What is needed is a copy of each line in the listing that contains "enabled".

Excerpted data:
+-------+

==> config.mk <==
export PLATFORM = sky130hd
export DESIGN_NAME = program_memory_table_access
export DESIGN_NICKNAME = d
export VERILOG_FILES = /design/src/verilog/tbl_pkg.sv /design/src/verilog/program_memory_table_access.sv
export SDC_FILE = /design/constraint.sdc
export NUM_CORES = 1
export LEC_CHECK = 0
export ABC_AREA = 1
export BUFFER_PORTS_ARGS = -buffer_cell sky130_fd_sc_hd__buf_2
export CORE_ASPECT_RATIO = 1.4
export CORE_MARGIN = 3
export CORE_UTILIZATION = 55
export DETAILED_ROUTE_END_ITERATION = 10
export HOLD_SLACK_MARGIN = 0.15
export MAX_ROUTING_LAYER = met4
export PLACE_DENSITY_LB_ADDON = 0.15
export SETUP_SLACK_MARGIN = 0.05
export SYNTH_ARGS = -nofsm -noshare
export SYNTH_HDL_FRONTEND = slang
export SYNTH_SLANG_ARGS = --single-unit
==> constraint.sdc <==
create_clock -name hclk -period 1.9 [get_ports hclk]
set_clock_uncertainty 0.05 [all_clocks]
set_input_delay 0.475 -clock hclk [delete_from_list [all_inputs] [get_ports hclk]]
set_output_delay 0.475 -clock hclk [all_outputs]
set_load 0.02 [all_outputs]
==> src/verilog/tbl_pkg.sv <==
// Package for the program memory table access unit: register map, fields, states and carriers.
package tbl_pkg;
   localparam int          ADDR_W          = 8;
   localparam logic [7:0]  CTRL_OFS        = 8'h00;
   localparam logic [7:0]  PTR_OFS         = 8'h04;
   localparam logic [7:0]  CMD_OFS         = 8'h08;
   localparam logic [7:0]  STAT_OFS        = 8'h0C;
   localparam logic [7:0]  LATCH_OFS       = 8'h10;
   localparam int          CTRL_EXT_BIT    = 0;
   localparam int          CMD_OP_LSB      = 0;
   localparam int          CMD_HI_BIT      = 2;
   localparam int          CMD_INC_BIT     = 3;
   localparam int          CMD_DATA_LSB    = 8;
   localparam int          STAT_BUSY_BIT   = 0;
   localparam int          STAT_HALT_BIT   = 1;
   localparam int          STAT_ABORT_BIT  = 2;
   localparam int          STAT_EXT_BIT    = 3;
   localparam int          STAT_RESULT_LSB = 8;
   localparam int          LATCH_WR_LSB    = 16;
   localparam logic [15:0] PTR_RST         = 16'h0000;
   localparam logic [15:0] LATCH_RST       = 16'h0000;
   localparam logic        EXT_RST         = 1'b0;
   localparam int          CORE_SRCS       = 3;

   typedef enum logic [1:0] {
      OP_LATCH_RD = 2'h0,
      OP_LATCH_WR = 2'h1,
      OP_TABLE_RD = 2'h2,
      OP_TABLE_WR = 2'h3
   } op_e;

   typedef enum logic [3:0] {
      ST_IDLE = 4'h1,
      ST_RD2  = 4'h2,
      ST_WR2  = 4'h4,
      ST_LONG = 4'h8
   } st_e;

   // Program memory request; ext selects the external system bus.
   typedef struct packed {
      logic        rd;
      logic        ext_we;
      logic        prog;
      logic        ext;
      logic [15:0] addr;
      logic [15:0] wdata;
   } mem_req_s;

   // Answers to the interrupt controller; bit 0 of core_clr is the external pin source.
   typedef struct packed {
      logic [CORE_SRCS-1:0] core_clr;
      logic                 periph_ack;
      logic                 vector_req;
   } irq_act_s;
endpackage

==> src/verilog/program_memory_table_access.sv <==
// Table read and table write unit with an AHB-Lite register port.
//
// Decided for this implementation: the placing of the registers and the AHB-Lite register port.
`timescale 1ns/1ps
`default_nettype none

// Contract
// - Latched table read returns selected latch byte to the destination.
// - Then it loads the pointed 16-bit program word into the latch.
// - Increment operand 1 advances pointer after access; 0 leaves it.
// - Internal table write starts long programming cycle; execution halts meanwhile.
// - Long write ends only on reset or enabled and flagged interrupt.
// - Ending core source flag, highest priority enabled, is cleared automatically.
// - Core source pending at internal write aborts it as no-operation, clears flag.
// - Peripheral interrupt ending long write keeps its flag set.
// - On termination vector if global disable is 0, else resume.
// - Without programming voltage internal write takes two cycles, no change.
// - External table write takes two cycles, data driven in second.
// - External write completes despite interrupts; core flag cleared or peripheral acknowledged.
// - External mode keeps separate read and write latches.
// - First table read returns old latch contents, later reads fetched words.
// - Table write places byte into selected latch half, then writes word.
// - Two byte registers form the 16-bit program word pointer; here one 16-bit register at PTR_OFS holds it.
// - Table accesses reach external memory only in external program modes.
module program_memory_table_access (
   input  wire logic                           hclk,            // Core instruction clock.
   input  wire logic                           hresetn,         // Asynchronous reset, active low.
   input  wire logic                           hsel,            // AHB-Lite slave select.
   input  wire logic [31:0]                    haddr,           // AHB-Lite address.
   input  wire logic [1:0]                     htrans,          // AHB-Lite transfer type.
   input  wire logic                           hwrite,          // AHB-Lite write flag.
   input  wire logic [31:0]                    hwdata,          // AHB-Lite write data.
   input  wire logic                           hready,          // AHB-Lite bus ready.
   output logic      [31:0]                    hrdata,          // AHB-Lite read data.
   output logic                                hreadyout,       // AHB-Lite slave ready.
   output logic                                hresp,           // AHB-Lite response, always OKAY.
   input  wire logic [tbl_pkg::CORE_SRCS-1:0] core_irq_en,     // Core source enables.
   input  wire logic [tbl_pkg::CORE_SRCS-1:0] core_irq_flag,   // Core source flags.
   input  wire logic                           periph_irq_pend, // Peripheral enable and flag both set.
   input  wire logic                           global_irq_disable, // Vectoring disable.
   input  wire logic                           prog_voltage_pin,   // Programming voltage present.
   input  wire logic [15:0]                    mem_rdata,       // Program word, valid while rd is high.
   output tbl_pkg::mem_req_s                   mem_req,         // Program memory request.
   output tbl_pkg::irq_act_s                   irq_act,         // Flag clears, acknowledge, vector.
   output logic                                cpu_halt         // Execution halted by a long write.
);
   import tbl_pkg::*;

   typedef struct packed {
      st_e         st;
      logic        hreadyout;
      logic        hresp;
      logic [31:0] hrdata;
      logic        ap_wr;
      logic [7:0]  ap_addr;
      logic        ext_mode;
      logic [15:0] ptr;
      logic [15:0] rd_lat;
      logic [15:0] wr_lat;
      logic        inc;
      logic [7:0]  result;
      logic        aborted;
      logic        halt;
      logic        vpp_meta;
      logic        vpp;
      mem_req_s    mem;
      irq_act_s    irq;
   } state_s;

   state_s                 q;
   state_s                 d;
   logic [CORE_SRCS-1:0]   core_pend;
   logic                   term;
   logic                   cmd_go;
   op_e                    cmd_op;
   logic                   cmd_hi;
   logic [7:0]             cmd_byte;
   logic [7:0]             rd_byte;
   logic [15:0]            wr_new;
   logic [31:0]            rd_mux;

   // Isolates the highest priority (lowest index) pending source.
   function automatic logic [CORE_SRCS-1:0] prio(input logic [CORE_SRCS-1:0] p);
      prio = p & (~p + {{(CORE_SRCS-1){1'b0}}, 1'b1});
   endfunction

   assign core_pend = core_irq_en & core_irq_flag;
   assign term      = (|core_pend) | periph_irq_pend;
   assign cmd_go    = q.ap_wr && (q.ap_addr == CMD_OFS) && (q.st == ST_IDLE);
   assign cmd_op    = op_e'(hwdata[CMD_OP_LSB +: 2]);
   assign cmd_hi    = hwdata[CMD_HI_BIT];
   assign cmd_byte  = hwdata[CMD_DATA_LSB +: 8];
   assign rd_byte   = cmd_hi ? q.rd_lat[15:8] : q.rd_lat[7:0];
   assign wr_new    = cmd_hi ? {cmd_byte, q.wr_lat[7:0]} : {q.wr_lat[15:8], cmd_byte};

   always_comb begin
      rd_mux = 32'h0000_0000;
      case (haddr[ADDR_W-1:0])
         CTRL_OFS: rd_mux[CTRL_EXT_BIT] = q.ext_mode;
         PTR_OFS: rd_mux[15:0] = q.ptr;
         STAT_OFS: begin
            rd_mux[STAT_BUSY_BIT]        = (q.st != ST_IDLE);
            rd_mux[STAT_HALT_BIT]        = q.halt;
            rd_mux[STAT_ABORT_BIT]       = q.aborted;
            rd_mux[STAT_EXT_BIT]         = q.ext_mode;
            rd_mux[STAT_RESULT_LSB +: 8] = q.result;
         end
         LATCH_OFS: rd_mux = {q.wr_lat, q.rd_lat};
         default: rd_mux = 32'h0000_0000;
      endcase
   end

   always_comb begin
      d                  = q;
      d.hreadyout        = 1'b1;
      d.hresp            = 1'b0;
      d.mem.rd           = 1'b0;
      d.mem.ext_we       = 1'b0;
      d.irq              = '0;
      // The first stage feeds only the second.
      d.vpp_meta         = prog_voltage_pin;
      d.vpp              = q.vpp_meta;
      if (hready) begin
         d.ap_wr   = hsel && htrans[1] && hwrite;
         d.ap_addr = haddr[ADDR_W-1:0];
         d.hrdata  = (hsel && htrans[1] && !hwrite) ? rd_mux : 32'h0000_0000;
      end
      // Pointer and mode writes are ignored while an access runs, so a pointer never moves mid-access.
      if (q.ap_wr && q.st == ST_IDLE) begin
         case (q.ap_addr)
            CTRL_OFS: d.ext_mode = hwdata[CTRL_EXT_BIT];
            PTR_OFS: d.ptr = hwdata[15:0];
            default: d.ptr = q.ptr;
         endcase
      end
      case (q.st)
         ST_IDLE: begin
            if (cmd_go) begin
               d.inc     = hwdata[CMD_INC_BIT];
               d.aborted = 1'b0;
               d.mem.addr = q.ptr;
               d.mem.ext  = q.ext_mode;
               case (cmd_op)
                  OP_LATCH_RD: d.result = rd_byte;
                  OP_LATCH_WR: begin
                     d.wr_lat = wr_new;
                     if (!q.ext_mode) begin
                        d.rd_lat = wr_new;
                     end
                  end
                  OP_TABLE_RD: begin
                     d.result = rd_byte;
                     d.mem.rd = 1'b1;
                     d.st     = ST_RD2;
                  end
                  OP_TABLE_WR: begin
                     d.wr_lat    = wr_new;
                     d.mem.wdata = wr_new;
                     if (!q.ext_mode) begin
                        d.rd_lat = wr_new;
                     end
                     if (q.ext_mode) begin
                        d.mem.ext_we = 1'b1;
                        d.st         = ST_WR2;
                     end else if (|core_pend) begin
                        d.aborted      = 1'b1;
                        d.irq.core_clr = prio(core_pend);
                     end else if (!q.vpp) begin
                        d.st = ST_WR2;
                     end else begin
                        d.mem.prog = 1'b1;
                        d.halt     = 1'b1;
                        d.st       = ST_LONG;
                     end
                  end
                  default: d.result = q.result;
               endcase
            end
         end
         ST_RD2: begin
            d.rd_lat = mem_rdata;
            if (!q.mem.ext) begin
               d.wr_lat = mem_rdata;
            end
            if (q.inc) begin
               d.ptr = q.ptr + 16'h0001;
            end
            d.st = ST_IDLE;
         end
         ST_WR2: begin
            if (q.mem.ext) begin
               if (|core_pend) begin
                  d.irq.core_clr = prio(core_pend);
               end else begin
                  d.irq.periph_ack = periph_irq_pend;
               end
            end
            if (q.inc) begin
               d.ptr = q.ptr + 16'h0001;
            end
            d.st = ST_IDLE;
         end
         ST_LONG: begin
            // only enabled flagged source ends it
            if (term) begin
               d.mem.prog = 1'b0;
               d.halt     = 1'b0;
               d.irq.core_clr = prio(core_pend);
               d.irq.vector_req = !global_irq_disable;
               if (q.inc) begin
                  d.ptr = q.ptr + 16'h0001;
               end
               d.st = ST_IDLE;
            end
         end
         default: d.st = ST_IDLE;
      endcase
   end

   always_ff @(posedge hclk or negedge hresetn) begin
      if (!hresetn) begin
         q           <= '0;
         q.st        <= ST_IDLE;
         q.hreadyout <= 1'b1;
         q.ext_mode  <= EXT_RST;
         q.ptr       <= PTR_RST;
         q.rd_lat    <= LATCH_RST;
         q.wr_lat    <= LATCH_RST;
      end else begin
         q <= d;
      end
   end

   assign hrdata    = q.hrdata;
   assign hreadyout = q.hreadyout;
   assign hresp     = q.hresp;
   assign mem_req   = q.mem;
   assign irq_act   = q.irq;
   assign cpu_halt  = q.halt;
endmodule

`default_nettype wire

# Yosys cells after proc, flatten, opt, wreduce, memory -nomap -nowiden
# Cells that the tools add are included.
[totals] register_bits=148 in_bits=96 output_inout_bits=76 word_cells=127
[op_classes] addsub=2 n_eq_ne=23 n_mux=50 n_bitwise=4 reduce_logical=25
[ops] op="$mux 16" count=8
[ops] op="$mux 32" count=2
[ops] op="$pmux 32 s2" count=1
[ops] op="$mux 43" count=1
[ops] op="$mux 39" count=1
[ops] op="$pmux 16 s2" count=1
[ops] op="$mux 4" count=6
[ops] op="$pmux 4 s2" count=3
[ops] op="$pmux 8 s3" count=1
[ops] op="$mux 19" count=1
[ops] op="$pmux 3 s3" count=2
[ops] op="$add 16x1->16 const B" count=1
[ops] op="$eq 8x3->1 const B" count=2
[ops] op="$eq 8x4->1 const B" count=2
[ops] op="$logic_not 8->1" count=2
[ops] op="$mux 8" count=2
[ops] op="$ne 2x2->1 const B" count=7
[ops] op="$reduce_and 4->1" count=3
[ops] op="$mux 1" count=11
[ops] op="$mux 3" count=3
[ops] op="$eq 8x5->1 const B" count=1
[ops] op="$mux 2" count=4
[ops] op="$reduce_and 7->1" count=1
[ops] op="$and 3x3->3" count=2
[ops] op="23 further kinds" count=36

# Logic depth before layout (Yosys ltp)
[depth] word_depth=9 mapped_depth=10

# Worst setup path before layout
# OpenSTA, ideal clock, no wires.
[synth_timing] path_type="register to register" startpoint="reg q[146] (netlist name)" endpoint="reg q[58] (netlist name)" setup_time_ns=0.117 arrival_time_ns=1.411 path_slack_ns=0.321 stages_incl_launch_ff=11 n_path_buf=1 period_less_slack_ns=1.579 path_cell_list="dfstp_2 inv_2 nor2_4 nand2_8 inv_8 nand2_2 nand2_2 nor2_8 buf_6 nand2_1 o21ai_2"
[synth_between] elab_chain_len=4 elab_cells_between_ends=9 cone_classes="eq/ne (5); mux (1); reduce/logical (3)"
[synth_lines] element="start, declared" line="program_memory_table_access.sv:70" rtl="state_s q;"
[synth_lines] element="$eq 4x1->1" line="program_memory_table_access.sv:89, program_memory_table_access.sv:136"
[synth_lines] element="$logic_and 1x1->1" line="program_memory_table_access.sv:89" rtl="assign cmd_go = q.ap_wr && (q.ap_addr == CMD_OFS) && (q.st == ST_IDLE);"
[synth_lines] element="$ne 2x2->1 (no source line)"
[synth_lines] element="$reduce_and 4->1 (no source line)"
# Parallel ways exist; a longest one is shown, timed or not.
# A chain may end at the register's enable or synchronous reset.

# Worst setup path in the final report
[layout_timing] startpoint="reg q[146] (netlist name)" endpoint="reg q[83] (netlist name)"
# Same word-level chain as after synthesis.

==> results.cfg <==
[critical_path]
critPathKind = reg -> reg
cp.arrival_ps = 2060
cpMaxStageDelayCell = dfstp_2
slowest_delay_ps = 540
cpMostUsedCell = nand2_1
start_kind = flip-flop
setup.worst_path.start = q[146]
worstPathRequired_ps = 2200
cp_cell_sequence = inv_2 -> nor2_4 -> nand2_8 -> clkinv_8 -> nand3_4 -> buf_4 -> o21ai_2 -> nand2_1 -> nand2_1
reg2reg_from = q[146]
cp.buffers_inverters = 3
end_kind = flip-flop
cpLargestDelayFamily = simple AND/OR/NAND/NOR gates
crit_fanout = 10

[cells_and_area]
drive_gt1_share_pct = 23.0
final_cell_mix = 342 x nand2_1, 147 x dfrtp_1, 127 x buf_2
num-fill-cells = 1212
num_antenna_cells = 0
multiInputGateArea_um2 = 3070
area_growth_pct = 15.1
fin_nets = 1133
final_common_cell = nand2_1
seq_area_um2 = 3700

[sta]
fmax_ghz = 0.568
grt_setup_unrepaired = true
fin_crit_ps = 1760
drv_slew = 0
timing.hold.ws_ps = 228
hold_violations = 0
setup_viol = 0
post-route-period-util_pct = 92.7
tns_ps = 0

[hold_path]
worstHoldPathType = in -> reg
min-delay-start = haddr[6]

[global_route]
grt_pass1_vias = 6339
grt_pass1_wl_mm = 31.1
grtUsageTotal_pct = 25.7
grt_remaining_overflow = 0
antenna_found_initial = 0
grt_max_degree = 54

[detailed_routing]
vias = 6434
finalWirelength_mm = 19.6
final_antenna_net_count = 0
vias_per_cell = 5.23
dr.pass1.iters = 5
drt-initial-drc-count = 423
drc = 0
wire_per_inst_um = 15.9

[power_and_ir_drop]
power.static_leakage_nw = 4.92
pwr-share-comb_pct = 21.5
p_total_mw = 9.18
max-vdd-ir-drop_v = 0.000658
p_int_mw = 6.25
netSwitchingFraction_pct = 31.9
powerDensity_nw_per_um2 = 1020
clkPwrFrac_pct = 37.8
seqPwrFrac_pct = 40.7
power.switching_mw = 2.93

[clock_tree]
cts_tree = done
clkTransAtPathRegs_ps = 60
cts_root_buf = clkbuf_16
cts-buffers-inserted = 17
cts_sinks = 148
clk_latency_ps = 420
htreeDepth = 4
clock_path_buffers = 2

[run_status]
status = finished, final reports clean

[synthesis]
ys_seq_area_share_pct = 47.5
syn_avg_cell_area_um2 = 8.16
ys_warn_count = 0
synth_nets = 1053
synth.distinct_cells = 35
ys_ff_latch = 148
syn_area_um2 = 7800
synth_cells = 956

[flow_run]
cap_violations = 0

[die]
die-area_um2 = 15700
die_w_um = 107
ioPinCount = 172
fp.dieH_um = 147
start_util_pct = 57.2
num_rows = 50
coreArea_um2 = 13600

[placed_design]
routabilityCongestion = 0.926
io_buffers = 128
hpwl_mm = 13.9
sequential cells by signal, indices dropped and copies added (netlist names):
name / flops
d: 1
cpu_halt: 1
q: 73
hrdata: 32
irq_act: 5
mem_req: 36
metal layers:
metal / share of wire [%] / track usage (%) / up-vias
met1: 43 / 32.0 / 3028
met5: 0 / - / -
met3: 4.5 / 4.22 / 42
met4: 2.7 / 9.09 / 0
met2: 50 / 42.5 / 192
li1: - / - / 3172
worst paths after layout:
path,cells after the start,slack [ps],endpoint
worst max-delay path,9,140,q[83]
worst min-delay path,3,230,q[109]
worst max register to register,9,140,q[83]
worst min register to register,0,300,q[41]
max in group asynchronous,3,740,q[83]
min in group asynchronous,2,420,irq_act[0]
cells by family after synthesis:
kind of cell	count (synthesis)	share of synthesized area, %
AND/OR/NAND/NOR	444	24.7
XOR/XNOR	10	1.12
AO/OA/AOI/OAI	156	11.8
multiplexers	8	1.03
adder cells (fa/ha/maj)	1	0.160
other	2	0.0963
buffers and inverters	187	13.6
flip-flops	148	47.5
area by class of cell:
cell class                      count  area share [%]
Timing Repair Buffer              170            11.8
Inverter                           76            3.32
Tap cell                          182            2.54
Sequential cell                   148            41.3
Multi-Input combinational cell    623            34.2
Clock buffer                       18            4.89
Clock inverter                     14            1.95
power by group through the flow:
stage               clock network [mW]  registers (mW)  logic [mW]
CTS                               3.51            3.73        1.86
global placement                     0            3.78        1.80
global route                      3.66            3.78        2.21
floorplan                            0            3.70        1.40
finish                            3.47            3.74        1.98
detailed placement                   0            3.78        1.83
repair_timing:
| item | CTS | global route |
|---|---|---|
| pin swaps | 0 | 3 |
| hold endpoints to repair | 28 | 0 |
| gates resized for setup | 1 | 11 |
| endpoints found under the setup margin | 19 | 41 |
| hold buffers | 3 | 0 |
| setup buffers | 0 | 10 |
| gates cloned | 0 | 2 |
worst min-delay path: cells and delay by family:
family	cells	cell delay, ps
buf+inv	1	90
simple gates	2	90
cell usage after synthesis:
master | instances | area, um2
nand3_4 | 3 | 52.6
inv_8 | 1 | 11.3
ha_1 | 1 | 12.5
o211ai_1 | 11 | 82.6
nand4_4 | 1 | 21.3
o21ai_1 | 40 | 200
buf_6 | 6 | 67.6
nor2_2 | 6 | 37.5
nand3_1 | 25 | 125
dfrtp_1 | 147 | 3680
buf_2 | 13 | 65.1
a21oi_1 | 5 | 25.0
nand4_1 | 8 | 50.1
mux2i_1 | 8 | 80.1
nand2_4 | 3 | 33.8
nor3_1 | 6 | 30.0
clkbuf_1 | 15 | 56.3
inv_2 | 3 | 11.3
nor2_8 | 2 | 40.0
nor2_1 | 37 | 139
nor2_4 | 4 | 45.0
o21ai_0 | 72 | 360
nand2_8 | 1 | 20.0
o22ai_1 | 1 | 6.26
dfstp_2 | 1 | 26.3
buf_4 | 77 | 578
a31oi_1 | 3 | 18.8
nand2_1 | 343 | 1290
conb_1 | 2 | 7.51
nand2_2 | 2 | 12.5
xor2_1 | 10 | 87.6
inv_1 | 72 | 270
a32o_1 | 16 | 160
o21ai_2 | 8 | 70.1
nand3_2 | 3 | 30.0
metrics by stage:
step	setup WS, ps	utilization (%)	instances	instance area (um2)
after floorplan	321	-	956	7800
after global placement	30.2	60.1	1184	8200
after detailed placement	26.5	60.1	1184	8200
final	139	65.8	1231	8980
after CTS	60.5	64.9	1219	8850
after global routing	21.9	65.8	1231	8980
Note: power is estimated with default switching activity, not from simulation.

+-------+

Your solution:
// - Long write ends only on reset or enabled and flagged interrupt.
// - Ending core source flag, highest priority enabled, is cleared automatically.
            // only enabled flagged source ends it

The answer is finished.